In Praise of Blogging
I am a blogger. This is
something I hesitate to admit in polite society, where the response is likely
to be a thinly disguised sneer. However, I’m sure I can safely ‘come out’ to
the open-minded readers of Literary
Review and proclaim, loud and clear, the joys of blogging.
I never intended to be a
blogger. The name alone is enough to put anyone off – ‘blog’ is an ugly word –
and besides, I’ve always been about as tech-savvy as an aardvark. Then one of my
oldest and closest friends started a blog and the scales fell from my eyes. I
realised that, in the right hands, a blog, which I’d lazily assumed to be an
outlet for opinionated egos or a medium for look-at-me wittering, could
actually be a thing of beauty, a repository of interesting and original
thought, of humour and pleasure, of amiable interchange among friends.

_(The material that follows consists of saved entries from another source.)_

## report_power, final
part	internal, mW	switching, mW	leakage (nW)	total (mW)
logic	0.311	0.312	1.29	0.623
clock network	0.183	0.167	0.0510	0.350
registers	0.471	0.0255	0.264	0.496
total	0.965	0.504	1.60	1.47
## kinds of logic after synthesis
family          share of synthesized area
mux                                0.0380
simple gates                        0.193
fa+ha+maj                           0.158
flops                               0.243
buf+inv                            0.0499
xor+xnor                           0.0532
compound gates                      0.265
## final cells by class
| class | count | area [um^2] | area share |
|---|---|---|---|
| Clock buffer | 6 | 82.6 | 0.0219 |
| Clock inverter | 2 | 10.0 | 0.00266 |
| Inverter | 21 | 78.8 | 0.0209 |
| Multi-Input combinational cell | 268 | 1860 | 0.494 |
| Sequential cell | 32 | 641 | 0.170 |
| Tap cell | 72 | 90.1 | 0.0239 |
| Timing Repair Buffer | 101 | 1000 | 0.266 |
<file path="config.mk">
export PLATFORM = sky130hd
export DESIGN_NAME = imem_loader_flat
export DESIGN_NICKNAME = d
export VERILOG_FILES = /design/src/rtl/imem_loader_pkg.sv /design/src/rtl/imem_loader_if.sv /design/src/rtl/imem_loader_word_packer.sv /design/src/rtl/imem_loader.sv /design/src/flat_wrapper.sv
export SDC_FILE = /design/constraint.sdc
export NUM_CORES = 1
export LEC_CHECK = 0
export ABC_AREA = 1
export CAP_MARGIN = 20
export CORE_ASPECT_RATIO = 1.2
export CORE_MARGIN = 8
export CORE_UTILIZATION = 50
export DETAILED_ROUTE_END_ITERATION = 16
export PLACE_DENSITY = 0.74
export SETUP_SLACK_MARGIN = 0.1
export SYNTH_ARGS = -nofsm -noshare
export SYNTH_HDL_FRONTEND = slang
export SYNTH_SLANG_ARGS = --single-unit
</file>
<file path="constraint.sdc">
create_clock -name clk -period 5.3 [get_ports clk]
set_clock_uncertainty 0.15 [all_clocks]
set_input_delay 1.06 -clock clk [delete_from_list [all_inputs] [get_ports clk]]
set_output_delay 1.06 -clock clk [all_outputs]
set_load 0.01 [all_outputs]
</file>
<file path="src/rtl/imem_loader_pkg.sv">
// Shared loader/IMEM definitions: FSM state encodings, default IMEM geometry.
package imem_loader_pkg;
  localparam int IMEM_ADDR_W = 8;
  localparam int IMEM_DEPTH  = 256;

  typedef enum logic [2:0] {
    ST_IDLE   = 3'd0,
    ST_LEN_LO = 3'd1,
    ST_LEN_HI = 3'd2,
    ST_DATA   = 3'd3,
    ST_DRAIN  = 3'd4,
    ST_DONE   = 3'd5,
    ST_CSUM   = 3'd6
  } ld_state_t;
endpackage

</file>
<file path="src/rtl/imem_loader_if.sv">
// Loader bus: host byte stream in, IMEM write port and status out.
// master = host/byte source side, slave = loader side.
interface imem_loader_if #(parameter int ADDR_W = imem_loader_pkg::IMEM_ADDR_W);
  logic              start;
  logic              s_valid;
  logic [7:0]        s_data;
  logic              s_ready;
  logic              im_we;
  logic [ADDR_W-1:0] im_addr;
  logic [31:0]       im_wdata;
  logic              cpu_hold;
  logic              busy;
  logic              done;
  logic              err;

  modport master (output start, s_valid, s_data,
                  input  s_ready, im_we, im_addr, im_wdata, cpu_hold, busy, done, err);
  modport slave  (input  start, s_valid, s_data,
                  output s_ready, im_we, im_addr, im_wdata, cpu_hold, busy, done, err);
endinterface

</file>
<file path="src/rtl/imem_loader_word_packer.sv">
// word_packer: collects 4 stream bytes little-endian into a 32-bit word.
// o_word_valid/o_word are combinational on the 4th byte so the caller can
// register the write in the same edge that accepts the byte.
module word_packer (
  input  logic        clk,
  input  logic        rst,
  input  logic        i_clr,
  input  logic        i_en,
  input  logic [7:0]  i_data,
  output logic        o_word_valid,
  output logic [31:0] o_word
);
  logic [1:0]  r_cnt;
  logic [31:0] r_sr;

  // Newest byte enters at the top, so the first byte ends in [7:0].
  assign o_word       = {i_data, r_sr[31:8]};
  assign o_word_valid = i_en && (r_cnt == 2'd3);

  // Byte counter and shift register; a new load discards any partial word.
  always_ff @(posedge clk) begin
    if (!rst || i_clr) begin
      r_cnt <= 2'd0;
      r_sr  <= 32'd0;
    end else if (i_en) begin
      r_cnt <= r_cnt + 2'd1;
      r_sr  <= o_word;
    end
  end
endmodule

</file>
<file path="src/rtl/imem_loader.sv">
// imem_loader: boot-time byte-stream loader into instruction memory.
// Holds the CPU in reset until a clean load finishes.
// Optional: IMEM_LOADER_CHECKSUM_EN adds a trailing XOR checksum byte.
module imem_loader
  import imem_loader_pkg::*;
#(
  parameter int ADDR_W = IMEM_ADDR_W,
  parameter int DEPTH  = IMEM_DEPTH
) (
  input logic          clk,
  input logic          rst,
  imem_loader_if.slave bus
);
  localparam logic [16:0]       LP_DEPTH = 17'(DEPTH);
  localparam logic [ADDR_W:0]   LP_WLAST = (ADDR_W+1)'(DEPTH - 1);
  localparam logic [ADDR_W-1:0] LP_ALAST = ADDR_W'(DEPTH - 1);

  ld_state_t         r_state;
  logic              r_s_ready, r_im_we, r_cpu_hold, r_done, r_err;
  logic [ADDR_W-1:0] r_im_addr;
  logic [31:0]       r_im_wdata;
  logic [7:0]        r_len_lo;
  logic [15:0]       r_remain;   // words still expected in the stream
  logic [ADDR_W:0]   r_written;  // words actually written this load

  logic        w_accept, w_start, w_pack_en, w_word_valid, w_last;
  logic [31:0] w_word;
  logic [15:0] w_len;

  assign w_accept  = bus.s_valid && r_s_ready;
  assign w_start   = bus.start && (r_state == ST_IDLE || r_state == ST_DONE);
  assign w_pack_en = w_accept && (r_state == ST_DATA || r_state == ST_DRAIN);
  assign w_len     = {bus.s_data, r_len_lo};
  // Last byte of the length+data body: empty program, or final word's 4th byte.
  assign w_last    = (w_accept && r_state == ST_LEN_HI && w_len == 16'd0) ||
                     (w_word_valid && r_remain == 16'd1);

  word_packer u_pack (
    .clk          (clk),
    .rst          (rst),
    .i_clr        (w_start),
    .i_en         (w_pack_en),
    .i_data       (bus.s_data),
    .o_word_valid (w_word_valid),
    .o_word       (w_word)
  );

`ifdef IMEM_LOADER_CHECKSUM_EN
  logic [7:0] r_xor;
  logic       w_csum_bad;
  assign w_csum_bad = bus.s_data != r_xor;

  // Running XOR over every data byte, drained ones included.
  always_ff @(posedge clk) begin
    if (!rst || w_start) r_xor <= 8'd0;
    else if (w_pack_en)  r_xor <= r_xor ^ bus.s_data;
  end
`endif

  // Loader FSM with registered handshake, write-port and status outputs.
  always_ff @(posedge clk) begin
    if (!rst) begin
      r_state    <= ST_IDLE;
      r_s_ready  <= 1'b0;
      r_im_we    <= 1'b0;
      r_im_addr  <= '0;
      r_im_wdata <= 32'd0;
      r_cpu_hold <= 1'b1;
      r_done     <= 1'b0;
      r_err      <= 1'b0;
      r_len_lo   <= 8'd0;
      r_remain   <= 16'd0;
      r_written  <= '0;
    end else begin
      r_im_we <= 1'b0;
      // Address advances after the pulse; it saturates rather than wrapping.
      if (r_im_we && r_im_addr != LP_ALAST) r_im_addr <= r_im_addr + ADDR_W'(1);

      case (r_state)
        ST_LEN_LO: if (w_accept) begin
          r_len_lo <= bus.s_data;
          r_state  <= ST_LEN_HI;
        end
        ST_LEN_HI: if (w_accept) begin
          r_remain <= w_len;
          r_state  <= ST_DATA;
          if ({1'b0, w_len} > LP_DEPTH) r_err <= 1'b1;
        end
        ST_DATA: if (w_word_valid) begin
          r_im_we    <= 1'b1;
          r_im_wdata <= w_word;
          r_remain   <= r_remain - 16'd1;
          r_written  <= r_written + (ADDR_W+1)'(1);
          if (r_written == LP_WLAST) r_state <= ST_DRAIN;
        end
        ST_DRAIN: if (w_word_valid) r_remain <= r_remain - 16'd1;
`ifdef IMEM_LOADER_CHECKSUM_EN
        ST_CSUM: if (w_accept) begin
          r_state    <= ST_DONE;
          r_s_ready  <= 1'b0;
          r_done     <= 1'b1;
          r_err      <= r_err | w_csum_bad;
          r_cpu_hold <= r_err | w_csum_bad;
        end
`endif
        default: ;
      endcase

      if (w_last) begin
`ifdef IMEM_LOADER_CHECKSUM_EN
        r_state    <= ST_CSUM;
`else
        r_state    <= ST_DONE;
        r_s_ready  <= 1'b0;
        r_done     <= 1'b1;
        r_cpu_hold <= r_err;
`endif
      end

      if (w_start) begin
        r_state    <= ST_LEN_LO;
        r_s_ready  <= 1'b1;
        r_cpu_hold <= 1'b1;
        r_done     <= 1'b0;
        r_err      <= 1'b0;
        r_im_addr  <= '0;
        r_written  <= '0;
      end
    end
  end

  assign bus.s_ready  = r_s_ready;
  assign bus.im_we    = r_im_we;
  assign bus.im_addr  = r_im_addr;
  assign bus.im_wdata = r_im_wdata;
  assign bus.cpu_hold = r_cpu_hold;
  assign bus.done     = r_done;
  assign bus.err      = r_err;
  assign bus.busy     = !(r_state == ST_IDLE || r_state == ST_DONE);
endmodule

</file>
<file path="src/flat_wrapper.sv">
// flat-port wrapper written by rule: the top's interface ports become plain ports
module imem_loader_flat import imem_loader_pkg::*;
#(
  parameter int ADDR_W = IMEM_ADDR_W,
  parameter int DEPTH  = IMEM_DEPTH
)
  (clk, rst, bus_start, bus_s_valid, bus_s_data, bus_s_ready, bus_im_we, bus_im_addr, bus_im_wdata, bus_cpu_hold, bus_busy, bus_done, bus_err);
  imem_loader_if #(.ADDR_W(ADDR_W)) bus_i ();
  input logic clk;
  input logic rst;
  input wire logic [$bits(bus_i.start)-1:0] bus_start;
  input wire logic [$bits(bus_i.s_valid)-1:0] bus_s_valid;
  input wire logic [$bits(bus_i.s_data)-1:0] bus_s_data;
  output wire logic [$bits(bus_i.s_ready)-1:0] bus_s_ready;
  output wire logic [$bits(bus_i.im_we)-1:0] bus_im_we;
  output wire logic [$bits(bus_i.im_addr)-1:0] bus_im_addr;
  output wire logic [$bits(bus_i.im_wdata)-1:0] bus_im_wdata;
  output wire logic [$bits(bus_i.cpu_hold)-1:0] bus_cpu_hold;
  output wire logic [$bits(bus_i.busy)-1:0] bus_busy;
  output wire logic [$bits(bus_i.done)-1:0] bus_done;
  output wire logic [$bits(bus_i.err)-1:0] bus_err;
  assign bus_i.start = bus_start;
  assign bus_i.s_valid = bus_s_valid;
  assign bus_i.s_data = bus_s_data;
  assign bus_s_ready = bus_i.s_ready;
  assign bus_im_we = bus_i.im_we;
  assign bus_im_addr = bus_i.im_addr;
  assign bus_im_wdata = bus_i.im_wdata;
  assign bus_cpu_hold = bus_i.cpu_hold;
  assign bus_busy = bus_i.busy;
  assign bus_done = bus_i.done;
  assign bus_err = bus_i.err;
  imem_loader #(.ADDR_W(ADDR_W), .DEPTH(DEPTH)) u_core (.clk(clk), .rst(rst), .bus(bus_i));
endmodule
</file>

I became a frequent contributor
to my friend’s blog, then a co-blogger and stand-in. Finally, when the blog
founder gave signs of losing interest, I decided to take the plunge and start
my own. I was having too much fun to stop now. It’s very easy to set up a blog
(if it hadn’t been, I’d never have managed it). Indeed it’s so easy that I was
up and running before I’d given enough thought to my blog’s name. Hence I
remain self-lumbered with ‘Nigeness’, modified now by the less blokey and more
descriptive (I hope) ‘A Hedonic Resource’.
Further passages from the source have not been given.